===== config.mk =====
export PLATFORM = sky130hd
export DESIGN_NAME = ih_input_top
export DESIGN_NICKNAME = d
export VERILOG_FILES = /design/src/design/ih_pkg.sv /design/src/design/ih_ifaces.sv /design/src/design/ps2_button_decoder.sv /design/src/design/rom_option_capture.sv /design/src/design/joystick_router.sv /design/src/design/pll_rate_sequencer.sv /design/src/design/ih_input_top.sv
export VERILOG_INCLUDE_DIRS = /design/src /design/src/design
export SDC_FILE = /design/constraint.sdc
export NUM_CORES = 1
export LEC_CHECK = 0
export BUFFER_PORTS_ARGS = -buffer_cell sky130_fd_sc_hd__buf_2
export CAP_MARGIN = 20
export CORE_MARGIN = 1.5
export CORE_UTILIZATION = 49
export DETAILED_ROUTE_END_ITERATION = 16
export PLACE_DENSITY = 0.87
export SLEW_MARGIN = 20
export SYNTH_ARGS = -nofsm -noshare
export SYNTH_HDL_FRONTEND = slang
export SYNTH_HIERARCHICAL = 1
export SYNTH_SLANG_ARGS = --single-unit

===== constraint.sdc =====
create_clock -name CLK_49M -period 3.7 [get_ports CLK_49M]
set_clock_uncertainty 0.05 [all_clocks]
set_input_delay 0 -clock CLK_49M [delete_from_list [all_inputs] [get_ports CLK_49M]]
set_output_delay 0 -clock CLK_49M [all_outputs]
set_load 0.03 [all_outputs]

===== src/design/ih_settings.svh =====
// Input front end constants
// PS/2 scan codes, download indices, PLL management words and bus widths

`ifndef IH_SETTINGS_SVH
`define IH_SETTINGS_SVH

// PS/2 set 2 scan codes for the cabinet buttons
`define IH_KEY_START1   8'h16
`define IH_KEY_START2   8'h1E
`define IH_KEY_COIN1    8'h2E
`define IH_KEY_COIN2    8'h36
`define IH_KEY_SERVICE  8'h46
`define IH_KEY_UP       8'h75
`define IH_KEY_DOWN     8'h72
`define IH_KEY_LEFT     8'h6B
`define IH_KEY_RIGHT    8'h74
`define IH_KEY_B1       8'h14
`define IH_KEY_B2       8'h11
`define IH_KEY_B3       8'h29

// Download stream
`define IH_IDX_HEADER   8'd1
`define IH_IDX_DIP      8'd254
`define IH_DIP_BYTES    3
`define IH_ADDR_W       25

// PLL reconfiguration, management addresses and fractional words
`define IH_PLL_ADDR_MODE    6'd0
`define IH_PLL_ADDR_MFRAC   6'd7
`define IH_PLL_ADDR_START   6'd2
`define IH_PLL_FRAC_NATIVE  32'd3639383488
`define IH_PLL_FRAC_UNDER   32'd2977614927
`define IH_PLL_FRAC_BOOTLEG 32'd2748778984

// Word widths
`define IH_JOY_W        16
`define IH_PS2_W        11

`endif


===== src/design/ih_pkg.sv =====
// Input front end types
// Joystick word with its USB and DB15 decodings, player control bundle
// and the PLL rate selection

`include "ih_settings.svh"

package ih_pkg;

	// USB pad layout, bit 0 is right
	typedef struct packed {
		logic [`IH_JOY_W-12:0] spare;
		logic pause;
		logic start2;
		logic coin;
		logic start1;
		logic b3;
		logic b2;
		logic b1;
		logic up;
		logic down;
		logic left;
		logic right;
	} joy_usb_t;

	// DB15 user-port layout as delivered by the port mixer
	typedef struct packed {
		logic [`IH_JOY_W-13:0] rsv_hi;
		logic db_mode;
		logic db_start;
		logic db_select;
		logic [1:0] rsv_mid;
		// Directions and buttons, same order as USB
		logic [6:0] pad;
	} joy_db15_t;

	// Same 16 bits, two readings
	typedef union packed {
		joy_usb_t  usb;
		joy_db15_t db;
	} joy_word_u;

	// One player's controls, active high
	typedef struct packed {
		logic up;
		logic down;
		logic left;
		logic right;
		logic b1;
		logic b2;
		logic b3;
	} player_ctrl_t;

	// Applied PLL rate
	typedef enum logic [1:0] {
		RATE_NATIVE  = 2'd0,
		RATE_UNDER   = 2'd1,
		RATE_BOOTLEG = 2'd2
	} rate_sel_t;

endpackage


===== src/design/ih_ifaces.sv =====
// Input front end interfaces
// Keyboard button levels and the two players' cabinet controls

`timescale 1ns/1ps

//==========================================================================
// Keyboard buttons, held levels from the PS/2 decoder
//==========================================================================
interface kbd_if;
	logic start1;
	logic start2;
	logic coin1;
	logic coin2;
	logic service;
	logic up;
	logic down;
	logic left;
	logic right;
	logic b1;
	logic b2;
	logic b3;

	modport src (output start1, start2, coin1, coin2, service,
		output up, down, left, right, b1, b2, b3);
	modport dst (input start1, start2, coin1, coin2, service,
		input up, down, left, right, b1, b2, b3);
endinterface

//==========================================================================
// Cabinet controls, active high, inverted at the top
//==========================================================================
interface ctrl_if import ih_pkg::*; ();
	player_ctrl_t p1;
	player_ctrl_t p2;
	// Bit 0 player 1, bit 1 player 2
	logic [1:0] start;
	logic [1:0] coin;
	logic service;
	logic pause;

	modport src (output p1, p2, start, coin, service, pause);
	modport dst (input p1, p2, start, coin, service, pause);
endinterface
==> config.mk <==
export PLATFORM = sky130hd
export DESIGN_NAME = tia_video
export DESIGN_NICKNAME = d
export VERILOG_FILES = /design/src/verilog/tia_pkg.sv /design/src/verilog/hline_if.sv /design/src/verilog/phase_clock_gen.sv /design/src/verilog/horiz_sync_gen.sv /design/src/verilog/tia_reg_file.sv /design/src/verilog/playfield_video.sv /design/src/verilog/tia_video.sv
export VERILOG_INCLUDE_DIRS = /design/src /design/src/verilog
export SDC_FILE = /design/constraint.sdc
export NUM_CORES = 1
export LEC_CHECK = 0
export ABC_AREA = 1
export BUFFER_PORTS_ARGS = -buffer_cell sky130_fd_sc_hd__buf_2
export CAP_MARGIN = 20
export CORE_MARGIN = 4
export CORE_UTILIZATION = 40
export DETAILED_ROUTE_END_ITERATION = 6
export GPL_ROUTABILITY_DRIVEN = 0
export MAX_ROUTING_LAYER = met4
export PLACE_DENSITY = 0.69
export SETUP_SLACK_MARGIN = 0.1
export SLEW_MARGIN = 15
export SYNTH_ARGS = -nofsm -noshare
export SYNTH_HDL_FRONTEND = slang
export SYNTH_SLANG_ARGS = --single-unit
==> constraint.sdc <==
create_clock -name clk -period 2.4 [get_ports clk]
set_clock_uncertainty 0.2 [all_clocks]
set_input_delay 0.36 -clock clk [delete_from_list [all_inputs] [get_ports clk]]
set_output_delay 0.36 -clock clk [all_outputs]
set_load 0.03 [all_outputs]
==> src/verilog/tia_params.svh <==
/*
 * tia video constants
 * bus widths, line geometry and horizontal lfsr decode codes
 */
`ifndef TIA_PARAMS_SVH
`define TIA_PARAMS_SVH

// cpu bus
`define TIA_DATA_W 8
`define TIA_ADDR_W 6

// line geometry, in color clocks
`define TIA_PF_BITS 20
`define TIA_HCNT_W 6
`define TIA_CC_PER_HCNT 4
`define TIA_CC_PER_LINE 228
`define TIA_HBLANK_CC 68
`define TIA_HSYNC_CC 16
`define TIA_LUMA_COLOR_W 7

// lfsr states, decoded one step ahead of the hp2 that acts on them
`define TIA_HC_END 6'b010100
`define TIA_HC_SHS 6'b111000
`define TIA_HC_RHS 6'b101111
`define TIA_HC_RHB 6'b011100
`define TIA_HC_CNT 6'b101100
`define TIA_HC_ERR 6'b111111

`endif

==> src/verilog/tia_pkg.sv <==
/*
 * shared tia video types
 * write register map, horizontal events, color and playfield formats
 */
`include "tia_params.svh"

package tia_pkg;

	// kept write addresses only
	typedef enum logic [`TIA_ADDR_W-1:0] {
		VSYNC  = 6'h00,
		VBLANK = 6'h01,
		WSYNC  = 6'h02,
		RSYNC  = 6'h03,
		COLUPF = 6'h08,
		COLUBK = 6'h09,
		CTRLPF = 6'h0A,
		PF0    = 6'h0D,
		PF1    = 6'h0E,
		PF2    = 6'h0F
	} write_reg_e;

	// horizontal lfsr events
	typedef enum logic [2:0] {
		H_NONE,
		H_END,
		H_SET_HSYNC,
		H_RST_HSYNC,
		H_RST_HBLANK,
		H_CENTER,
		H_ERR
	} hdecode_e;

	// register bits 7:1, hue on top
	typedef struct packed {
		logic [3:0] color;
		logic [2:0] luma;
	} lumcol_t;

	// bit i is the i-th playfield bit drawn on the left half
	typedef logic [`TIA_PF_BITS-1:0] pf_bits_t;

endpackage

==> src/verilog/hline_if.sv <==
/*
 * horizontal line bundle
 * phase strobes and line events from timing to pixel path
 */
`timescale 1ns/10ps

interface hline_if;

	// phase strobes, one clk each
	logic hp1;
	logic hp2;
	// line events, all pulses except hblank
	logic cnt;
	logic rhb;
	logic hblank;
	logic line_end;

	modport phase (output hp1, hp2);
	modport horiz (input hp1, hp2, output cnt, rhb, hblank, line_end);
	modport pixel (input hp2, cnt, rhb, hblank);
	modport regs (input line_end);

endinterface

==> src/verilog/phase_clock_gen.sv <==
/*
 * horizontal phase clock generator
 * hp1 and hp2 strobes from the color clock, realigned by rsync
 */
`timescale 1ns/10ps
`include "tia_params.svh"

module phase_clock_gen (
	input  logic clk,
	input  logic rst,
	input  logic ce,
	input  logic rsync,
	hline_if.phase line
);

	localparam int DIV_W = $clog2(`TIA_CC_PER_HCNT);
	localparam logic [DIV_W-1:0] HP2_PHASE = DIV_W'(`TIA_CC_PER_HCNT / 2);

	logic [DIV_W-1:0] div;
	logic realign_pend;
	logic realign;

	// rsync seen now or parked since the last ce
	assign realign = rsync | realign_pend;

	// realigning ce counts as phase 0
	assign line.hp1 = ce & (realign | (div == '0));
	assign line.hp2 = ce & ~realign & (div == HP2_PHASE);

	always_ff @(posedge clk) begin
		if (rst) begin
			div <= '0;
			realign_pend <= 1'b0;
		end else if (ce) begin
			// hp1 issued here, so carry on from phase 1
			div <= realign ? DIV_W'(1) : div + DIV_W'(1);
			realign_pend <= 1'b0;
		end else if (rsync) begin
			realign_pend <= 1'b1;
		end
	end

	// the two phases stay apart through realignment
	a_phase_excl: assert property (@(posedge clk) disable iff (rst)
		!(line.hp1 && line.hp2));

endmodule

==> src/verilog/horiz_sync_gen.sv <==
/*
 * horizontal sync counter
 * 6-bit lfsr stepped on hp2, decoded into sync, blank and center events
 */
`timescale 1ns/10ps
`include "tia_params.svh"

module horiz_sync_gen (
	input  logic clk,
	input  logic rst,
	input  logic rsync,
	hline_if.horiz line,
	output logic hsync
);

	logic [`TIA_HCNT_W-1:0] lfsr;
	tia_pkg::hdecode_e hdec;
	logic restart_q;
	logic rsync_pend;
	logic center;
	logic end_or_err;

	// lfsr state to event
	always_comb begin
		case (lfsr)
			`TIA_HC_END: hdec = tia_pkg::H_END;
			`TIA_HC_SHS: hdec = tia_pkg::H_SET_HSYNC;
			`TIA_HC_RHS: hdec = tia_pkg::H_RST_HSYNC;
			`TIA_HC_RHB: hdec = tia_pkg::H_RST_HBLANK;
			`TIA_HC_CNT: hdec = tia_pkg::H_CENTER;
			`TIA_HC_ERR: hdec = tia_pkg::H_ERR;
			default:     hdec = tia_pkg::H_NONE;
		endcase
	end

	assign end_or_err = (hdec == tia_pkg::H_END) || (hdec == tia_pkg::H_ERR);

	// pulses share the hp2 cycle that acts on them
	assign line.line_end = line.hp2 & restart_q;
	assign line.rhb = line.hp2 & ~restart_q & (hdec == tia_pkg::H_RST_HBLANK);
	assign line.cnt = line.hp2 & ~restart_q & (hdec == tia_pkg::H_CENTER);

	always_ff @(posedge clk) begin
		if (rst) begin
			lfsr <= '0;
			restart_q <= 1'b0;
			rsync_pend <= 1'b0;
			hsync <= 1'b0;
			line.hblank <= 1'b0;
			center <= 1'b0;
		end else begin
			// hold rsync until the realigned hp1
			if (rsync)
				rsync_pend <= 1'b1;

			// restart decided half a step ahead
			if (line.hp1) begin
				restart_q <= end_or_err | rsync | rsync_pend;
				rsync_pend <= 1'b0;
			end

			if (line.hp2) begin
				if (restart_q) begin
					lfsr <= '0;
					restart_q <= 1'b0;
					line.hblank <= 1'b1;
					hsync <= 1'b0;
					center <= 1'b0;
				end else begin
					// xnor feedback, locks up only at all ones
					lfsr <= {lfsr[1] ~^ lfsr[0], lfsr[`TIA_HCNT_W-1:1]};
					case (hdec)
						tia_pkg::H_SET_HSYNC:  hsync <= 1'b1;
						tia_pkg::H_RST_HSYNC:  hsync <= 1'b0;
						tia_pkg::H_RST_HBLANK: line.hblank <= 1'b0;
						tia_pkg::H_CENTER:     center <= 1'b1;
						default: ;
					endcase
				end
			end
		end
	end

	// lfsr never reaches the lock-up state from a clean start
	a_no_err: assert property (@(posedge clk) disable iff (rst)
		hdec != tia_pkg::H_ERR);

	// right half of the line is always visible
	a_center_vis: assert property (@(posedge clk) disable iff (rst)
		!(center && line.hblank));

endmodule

#### [ASSIGNED TASK]
Gather each line of the listing that holds the string "buttons".

#### [TASK RESULT]
// PS/2 set 2 scan codes for the cabinet buttons
		// Directions and buttons, same order as USB
// Keyboard buttons, held levels from the PS/2 decoder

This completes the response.